MUON SPIN ROTATION STUDIES OF URU2SI2 AND DICHALCOGENIDE SUPERCONDUCTORS

Abstract

This dissertation details studies of two different material classes: isoelectronically doped URu2Si2, and dichalcogenide superconductors, both of which are primarily studied with the muon spin rotation (μSR) experimental technique.

The objective of the work on URu2Si2 was to probe how the low temperature "hidden order" state, which transitions into antiferromagnetism under hydrostatic pressure, evolves when perturbed by isoelectronic chemical doping. μSR measurements of iron doped URu2Si2, which produces positive chemical pressure, show long range magnetic order. Neutron diffraction measurements demonstrate that this magnetic order is antiferromagnetism, and both muon spin rotation and neutron scattering suggest that the magnetic moment increases with increasing doping in contrast to the pressure independent moment seen in the pressure induced antiferromagnetic state of URu2Si2. Inelastic neutron scattering measurements show a significantly larger commensurate gap at the (1 0 0) position compared to that seen in the pressure induced antiferromagnetic phase. Osmium doping, which gives negative effective chemical pressure, shows similar behaviour in μSR measurements to the iron doped samples. This suggests that these samples are also antiferromagnetic and that the evolution from hidden order to antiferromagnetism is not solely caused by changes in the lattice size. This is further supported by μSR measurements on germanium doped samples that do not show magnetic order despite giving similar negative chemical pressure to the osmium doped samples.

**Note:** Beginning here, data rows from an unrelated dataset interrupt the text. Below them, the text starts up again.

==> flow/design.v (excerpt) <==
module colour_change #
(
    parameter DATA_WIDTH = 24  
)
(
    input  wire                   clk,
    input  wire                   n_rst,
    input  wire [DATA_WIDTH-1:0] i_vid_data,
    input  wire                  i_vid_hsync,
    input  wire                  i_vid_vsync,
    input  wire                  i_vid_VDE,
    output reg [DATA_WIDTH-1:0] o_vid_data,
    output reg                  o_vid_hsync,
    output reg                  o_vid_vsync,
    output reg                  o_vid_VDE,
    input wire [3:0] btn,
    input wire [3:0] sw,
    output wire [3:0] led 
);
 assign led = 4'd0;
 wire [23:0] out1, out2,out3;
   wire hsync, vsync, vde, hsync2, vsync2, vde2, hsync3, vsync3, vde3;
   always@* begin
       case(sw)
           4'd1:begin o_vid_data=out1;
           o_vid_hsync = hsync;
           o_vid_vsync = vsync;
           o_vid_VDE = vde;
           end
           4'd2: begin 
            o_vid_data=out2;
            o_vid_hsync = hsync2;
            o_vid_vsync = vsync2;
            o_vid_VDE = vde2;
           end
           4'd3: begin 
           o_vid_data=out3;
           o_vid_hsync = hsync3;
           o_vid_vsync = vsync3;
           o_vid_VDE = vde3;
          end
          default: begin
           o_vid_data=i_vid_data;
           o_vid_hsync = i_vid_hsync;
           o_vid_vsync = i_vid_vsync;
  ...
For scale: roughly 3100 cells after synthesis, about 180 flip-flops, roughly 68 I/O pins, ~26000 µm² of cells after synthesis.
Settings: LEC_CHECK=0, ABC_AREA=0, CAP_MARGIN=20, CELL_PAD_IN_SITES_DETAIL_PLACEMENT=2, CORE_ASPECT_RATIO=1.64, CORE_MARGIN=7, CORE_UTILIZATION=46, CTS_CLUSTER_DIAMETER=398, GPL_ROUTABILITY_DRIVEN=0, GPL_TIMING_DRIVEN=0, MIN_ROUTING_LAYER=met2, PLACE_DENSITY_LB_ADDON=0.29, SETUP_SLACK_MARGIN=2.19, SLEW_MARGIN=5, TNS_END_PERCENT=85; clock period 10.1 ns.
run.sh (not shown) runs the stock make flow with config.mk's settings and CLKGATE_MAP_FILE=.
The baseline ended with an error in clock tree synthesis (4_1_cts).
Next try:
==> flow/config.mk (replaced) <==
export PLATFORM = sky130hd
export DESIGN_NAME = colour_change
export DESIGN_NICKNAME = colour_change
export VERILOG_FILES = /design/flow/design.v
export SDC_FILE = /design/flow/constraint.sdc
export NUM_CORES = 4
export LEC_CHECK = 0
export CAP_MARGIN = 20
export CORE_MARGIN = 2
export CORE_UTILIZATION = 65
export SLEW_MARGIN = 20
==> flow/constraint.sdc (replaced) <==
create_clock -name core_clock -period 15.8 [get_ports {clk}]
set_input_delay 3.1600 -clock core_clock [delete_from_list [all_inputs] [get_ports {clk}]]
set_output_delay 3.1600 -clock core_clock [all_outputs]
set_load 0.01 [all_outputs]
Now the flow passed the timing, DRC and antenna checks.
Die area is lower by a quarter to a third.
Area after synthesis does not change.
Synthesized cell count stays the same.
Next try:
--- a/flow/config.mk
+++ b/flow/config.mk
@@ -6,6 +6,7 @@
 export NUM_CORES = 4
 export LEC_CHECK = 0
+export ABC_AREA = 1
 export CAP_MARGIN = 20
 export CORE_MARGIN = 2
-export CORE_UTILIZATION = 65
+export CORE_UTILIZATION = 72
 export SLEW_MARGIN = 20
==> flow/constraint.sdc (replaced) <==
create_clock -name core_clock -period 22.0 [get_ports {clk}]
set_input_delay 4.4000 -clock core_clock [delete_from_list [all_inputs] [get_ports {clk}]]
set_output_delay 4.4000 -clock core_clock [all_outputs]
set_load 0.01 [all_outputs]
Outcome: Die size decreases by about 16%. Worst setup slack gains 4.6 ns. Area after synthesis decreases by about 7.5%. Critical path depth increases by 7. Non-clock buffer count decreases by 141.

Work on the dichalcogenide superconductors involved using transverse field μSR to measure the temperature dependence of the magnetic penetration depth of two different materials, Pt0.05Ir0.95Te2 and PbTaSe2. The μSR data on Pt0.05Ir0.95Te2 were supplemented by magnetometry measurements of the penetration depth. Zero field μSR measurements were also performed on PbTaSe2, and rule out any time reversal symmetry breaking field greater than 0.05 G. These measurements all suggest that both materials are fully gapped superconductors.